* **What to work on**
Among the lines below, take the one holding "# Every make/tool", the one holding "acc_drain_requant, a different", and all lines between them. Set them down exactly.

* **Provided material**
═══
From an optimization exercise on the open Yosys and OpenROAD flow, aimed at small area, a short achievable clock period and few clock cycles; shortcuts taken in it are not production practice.
In this exercise RTL edits were held to simulation tests only and were not proved equivalent to the original.

==> flow/design.v <==
package acc_drain_requant_pkg;
    localparam int ACC_WIDTH   = 32;    
    localparam int ACT_WIDTH   = 8;     
    localparam int REQ_SCALE_W = 16;    
    localparam int REQ_SHIFT_W = 5;     
    localparam int PROD_W      = ACC_WIDTH + REQ_SCALE_W;   
endpackage
import acc_drain_requant_pkg::*;
module acc_drain_requant_requant_stage (
    input  logic                 clk,
    input  logic [ACC_WIDTH-1:0] acc_i,
    input  logic                 ovf_i,
    input  logic [8:0]           b_one_i,      
    input  logic [8:0]           b_two_i,
    input  logic [8:0]           b_neg_i,
    input  logic [REQ_SHIFT_W-1:0] shift_i,    
    input  logic [38:8]          mask_i,       
    output logic [ACT_WIDTH-1:0] data_o,
    output logic                 sat_o
);
    localparam int W = PROD_W;
    logic [33:0]  ax;
    logic [8:0]   b_one, b_two, b_neg;
    logic [33:0]  r [9];
    logic [W-1:0] pp [9];
    always_comb begin
        ax = {{2{acc_i[31]}}, acc_i};
        b_one = b_one_i;
        b_two = b_two_i;
        b_neg = b_neg_i;
        for (int j = 0; j < 9; j++) begin
            for (int i = 0; i < 34; i++) begin
                r[j][i] = ((b_one[j] & ax[i]) | (b_two[j] & ((i == 0) ? 1'b0 : ax[i-1]))) ^ b_neg[j];
            end
        end
        pp[0] = '0;
        pp[0][32:0] = r[0][32:0];
        pp[0][33] = r[0][33];
        pp[0][34] = r[0][33];
        pp[0][35] = ~r[0][33];
        for (int i = 36; i < W; i += 2) pp[0][i] = 1'b1;
        for (int j = 1; j < 9; j++) begin
            pp[j] = '0;
            for (int i = 0; i < 33; i++) if (2*j + i < W) pp[j][2*j+i] = r[j][i];
            if (2*j + 33 < W) pp[j][2*j+33] = ~r[j][33];
            pp[j][2*j-2] = b_neg[j-1];
        end
    end
    function automatic logic [2*W-1:0] csa(input logic [W-1:0] x, input logic [W-1:0] y,
                                           input logic [W-1:0] z);
        logic [W-1:0] s, c;
        s = x ^ y ^ z;
        c = ((x & y) | (x & z) | (y & z)) << 1;
        csa = {c, s};
    endfunction
    logic [W-1:0] l1 [6];
    logic [W-1:0] l2 [4];
    logic [W-1:0] l3 [3];
    logic [W-1:0] l4 [2];
    always_comb begin
        for (int g = 0; g < 3; g++) {l1[2*g+1], l1[2*g]} = csa(pp[3*g], pp[3*g+1], pp[3*g+2]);
        for (int g = 0; g < 2; g++) {l2[2*g+1], l2[2*g]} = csa(l1[3*g], l1[3*g+1], l1[3*g+2]);
        {l3[1], l3[0]} = csa(l2[0], l2[1], l2[2]);
        l3[2] = l2[3];
        {l4[1], l4[0]} = csa(l3[0], l3[1], l3[2]);
    end
    logic [W-1:0] a_s_q, a_c_q;
    logic         a_ovf_q, a_neg_q;
    always_ff @(posedge clk) begin
        a_s_q   <= l4[0];
        a_c_q   <= l4[1];
        a_ovf_q <= ovf_i;
        a_neg_q <= acc_i[ACC_WIDTH-1];
    end
    logic [W-1:0] b_p_q;
    logic         b_ovf_q, b_neg_q;
    always_ff @(posedge clk) begin
        b_p_q   <= a_s_q + a_c_q;
        b_ovf_q <= a_ovf_q;
        b_neg_q <= a_neg_q;
    end
    logic signed [W:0]   v;
    logic signed [W:0]   u;
    logic [9:0]          w;
    logic [10:0]         qq;
    logic [9:0]          q;
    logic [W-1:0]        mask;
    logic                ext_ok, in_rng, neg;
    always_comb begin
        v    = {b_p_q, 1'b0};
        u    = v >>> shift_i;
        w    = u[9:0];
        mask = '0;
        mask[38:8] = mask_i;
        mask[W-1:39] = '1;
        neg    = b_p_q[W-1];
        ext_ok = ~|((b_p_q ^ {W{neg}}) & mask);
        qq     = {w[9], w} + 11'd1;
        q      = qq[10:1];
        in_rng = ext_ok && (q[9:7] == 3'b000 || q[9:7] == 3'b111);
        if (b_ovf_q) begin
            data_o = b_neg_q ? 8'h80 : 8'h7f;
            sat_o  = 1'b1;
        end else if (in_rng) begin
            data_o = q[7:0];
            sat_o  = 1'b0;
        end else begin
            data_o = neg ? 8'h80 : 8'h7f;
            sat_o  = 1'b1;
        end
    end
endmodule
import acc_drain_requant_pkg::*;
module acc_drain_requant (
    input  logic                   clk,
    input  logic                   rst_n,
    input  logic                   start,
    input  logic [16*ACC_WIDTH-1:0] acc_in,
    input  logic [15:0]            ovf_in,
    input  logic [REQ_SCALE_W-1:0] scale,
    input  logic [REQ_SHIFT_W-1:0] shift,
    output logic                   clear_acc,
    output logic                   busy,
    output logic                   done,
    output logic signed [ACT_WIDTH-1:0] out_data,
    output logic                   out_valid,
    input  logic                   out_ready,
    output logic                   out_last,
    output logic                   out_sat
);
    localparam int N = 16;
    logic                   busy_q, clear_q, done_q;
    logic [3:0]             head_q;
    logic [4:0]             nxt_q, want_q;
    logic                   v1_q, v2_q;
    logic [3:0]             i1_q, i2_q;
    logic [ACC_WIDTH:0]     ring_q [N];
    logic [8:0]             b_one_q, b_two_q, b_neg_q;
    logic [REQ_SHIFT_W-1:0] shift_q;
    logic [38:8]            mask_q;
    logic [17:0]            sx;
    logic accept, issue, out_free, arrive, load, drop, last_xfer;
    logic [ACT_WIDTH-1:0] res_data;
    logic                 res_sat;
    assign sx        = {2'b00, scale};
    assign busy      = busy_q;
    assign clear_acc = clear_q;
    assign done      = done_q;
    assign accept    = start & ~busy_q;
    assign issue     = busy_q & ~nxt_q[4] & (head_q == nxt_q[3:0]);
    assign out_free  = ~out_valid | out_ready;
    assign arrive    = busy_q & v2_q & ({1'b0, i2_q} == want_q);
    assign load      = arrive & out_free;
    assign drop      = arrive & ~out_free;
    assign last_xfer = out_valid & out_ready & out_last;
    always_ff @(posedge clk) begin
        for (int i = 0; i < N; i++) begin
            ring_q[i] <= busy_q ? ring_q[(i + 1) % N] : {ovf_in[i], acc_in[i*ACC_WIDTH +: ACC_WIDTH]};
        end
        if (!busy_q) begin
            for (int j = 0; j < 9; j++) begin
                b_neg_q[j] <= sx[2*j+1];
                b_one_q[j] <= sx[2*j] ^ ((j == 0) ? 1'b0 : sx[2*j-1]);
                b_two_q[j] <= (sx[2*j+1] & ~sx[2*j] & ~((j == 0) ? 1'b0 : sx[2*j-1])) |
                              (~sx[2*j+1] & sx[2*j] & ((j == 0) ? 1'b0 : sx[2*j-1]));
            end
            shift_q <= shift;
            for (int j = 8; j <= 38; j++) mask_q[j] <= (j - 8 >= int'(shift));
        end
    end
    always_ff @(posedge clk or negedge rst_n) begin
        if (!rst_n) begin
            busy_q    <= 1'b0;
            clear_q   <= 1'b0;
            done_q    <= 1'b0;
            head_q    <= '0;
            nxt_q     <= '0;
            want_q    <= '0;
            v1_q      <= 1'b0;
            v2_q      <= 1'b0;
            out_valid <= 1'b0;
        end else begin
            clear_q <= accept;
            done_q  <= last_xfer;
            if (accept)         busy_q <= 1'b1;
            else if (last_xfer) busy_q <= 1'b0;
            head_q <= busy_q ? head_q + 4'd1 : 4'd0;
            if (!busy_q)     nxt_q <= '0;
            else if (drop)   nxt_q <= want_q;
            else if (issue)  nxt_q <= nxt_q + 5'd1;
            if (!busy_q)     want_q <= '0;
            else if (load)   want_q <= want_q + 5'd1;
            v1_q <= issue;
            v2_q <= v1_q;
            if (load)          out_valid <= 1'b1;
            else if (out_ready) out_valid <= 1'b0;
        end
    end
    always_ff @(posedge clk) begin
        i1_q <= nxt_q[3:0];
        i2_q <= i1_q;
        if (out_free) begin
            out_data <= res_data;
            out_sat  <= res_sat;
            out_last <= (i2_q == 4'd15);
        end
    end
    acc_drain_requant_requant_stage u_stage (
        .clk     (clk),
        .acc_i   (ring_q[0][ACC_WIDTH-1:0]),
        .ovf_i   (ring_q[0][ACC_WIDTH]),
        .b_one_i (b_one_q),
        .b_two_i (b_two_q),
        .b_neg_i (b_neg_q),
        .shift_i (shift_q),
        .mask_i  (mask_q),
        .data_o  (res_data),
        .sat_o   (res_sat)
    );
endmodule
clock: 10.0 ns
lec_check: 0
cap_margin: 20
core_margin: 2
core_utilization: 40
slew_margin: 20
standard.sh (not shown) runs the stock make flow with config.mk's settings and CLKGATE_MAP_FILE= SYNTH_SCRIPT=/design/flow/synth_recipe.tcl, a recipe that flattens the netlist after the stock synthesis.
==> flow/flow/run.sh <==
#!/bin/bash
# Own layout flow: the standard ORFS flow, with two changes to how the layout is made:
#  - ports are buffered with sky130_fd_sc_hd__buf_1 instead of the default port buffer cell
#  - repair_timing (post-CTS and post-global-route) aims for extra setup slack, so the
#    optimiser keeps improving the critical paths below the 10 ns clock period.
# Every make/tool output goes to logs in this folder (ORFS's own per-step logs stay under orfs/logs).
set -euo pipefail
MARGIN=$(cat flow/margin.txt 2>/dev/null || echo 6.5)
bash standard.sh "BUFFER_PORTS_ARGS=-buffer_cell sky130_fd_sc_hd__buf_1" \
    "SETUP_SLACK_MARGIN=${MARGIN}" finish > standard_make.log 2>&1
==> flow/flow/margin.txt <==
6.5
Testbench counts at the start, summed over its fixed seeds: cycles 20,488.
Edit:
==> flow/flow/margin.txt (replaced) <==
7.0
The changed run went through all stages and came out clean.
Wire length goes up by a few percent.
Global-route usage goes up by 0.76 points.
First-iteration DRC count goes down by a few percent.


oak:
acc_drain_requant, a different RTL version from the one above (not shown whole).
Size: roughly 3300 cells after synthesis, about 790 flip-flops, roughly 570 I/O pins.
// acc_drain_requant
module acc_drain_requant (
    input  logic                   clk,
    input  logic                   rst_n,
    input  logic                   start,
    input  logic [16*ACC_WIDTH-1:0] acc_in,
    input  logic [15:0]            ovf_in,
    input  logic [REQ_SCALE_W-1:0] scale,
    input  logic [REQ_SHIFT_W-1:0] shift,
    output logic                   clear_acc,
    output logic                   busy,
    output logic                   done,
    output logic signed [ACT_WIDTH-1:0] out_data,
    output logic                   out_valid,
    input  logic                   out_ready,
    output logic                   out_last,
    output logic                   out_sat
);
export LEC_CHECK = 0
export CAP_MARGIN = 20
export CORE_MARGIN = 2
export CORE_UTILIZATION = 40
export SLEW_MARGIN = 20
create_clock -name core_clock -period 10.0 [get_ports {clk}]
==> flow/flow/run.sh <==
#!/bin/bash
# Own layout flow: the standard ORFS flow (standard.sh), with these changes to how the
# layout is made:
#  - ports are buffered with sky130_fd_sc_hd__buf_1 instead of the default port buffer cell
#  - repair_timing (post-CTS and post-global-route) aims for extra setup slack (flow/margin.txt),
#    so the optimiser keeps improving the critical paths below the 10 ns clock period
#  - optional clock-tree-synthesis arguments (flow/cts_args.txt)
# Make's full output goes to standard_make.log here; ORFS's per-step logs stay under orfs/logs.
set -euo pipefail
MARGIN=$(cat flow/margin.txt 2>/dev/null || echo 6.5)
ARGS=("BUFFER_PORTS_ARGS=-buffer_cell sky130_fd_sc_hd__buf_1" "SETUP_SLACK_MARGIN=${MARGIN}")
if [[ -s flow/cts_args.txt ]]; then
  ARGS+=("CTS_ARGS=$(cat flow/cts_args.txt)")
fi
bash standard.sh "${ARGS[@]}" finish > standard_make.log 2>&1
==> flow/flow/cts_args.txt <==
-sink_clustering_enable -repair_clock_nets -sink_clustering_size 20 -sink_clustering_max_diameter 100 -buf_list sky130_fd_sc_hd__clkbuf_16 -dont_use_dummy_load
==> flow/flow/margin.txt <==
6.6
oak has completed all stages; timing, DRC and antenna checks passed.
Testbench counts of oak, summed over its fixed seeds: cycles 20,488.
═══
* **Reply to the exercise**
# Every make/tool output goes to logs in this folder (ORFS's own per-step logs stay under orfs/logs).
set -euo pipefail
MARGIN=$(cat flow/margin.txt 2>/dev/null || echo 6.5)
bash standard.sh "BUFFER_PORTS_ARGS=-buffer_cell sky130_fd_sc_hd__buf_1" \
    "SETUP_SLACK_MARGIN=${MARGIN}" finish > standard_make.log 2>&1
==> flow/flow/margin.txt <==
6.5
Testbench counts at the start, summed over its fixed seeds: cycles 20,488.
Edit:
==> flow/flow/margin.txt (replaced) <==
7.0
The changed run went through all stages and came out clean.
Wire length goes up by a few percent.
Global-route usage goes up by 0.76 points.
First-iteration DRC count goes down by a few percent.


oak:
acc_drain_requant, a different RTL version from the one above (not shown whole).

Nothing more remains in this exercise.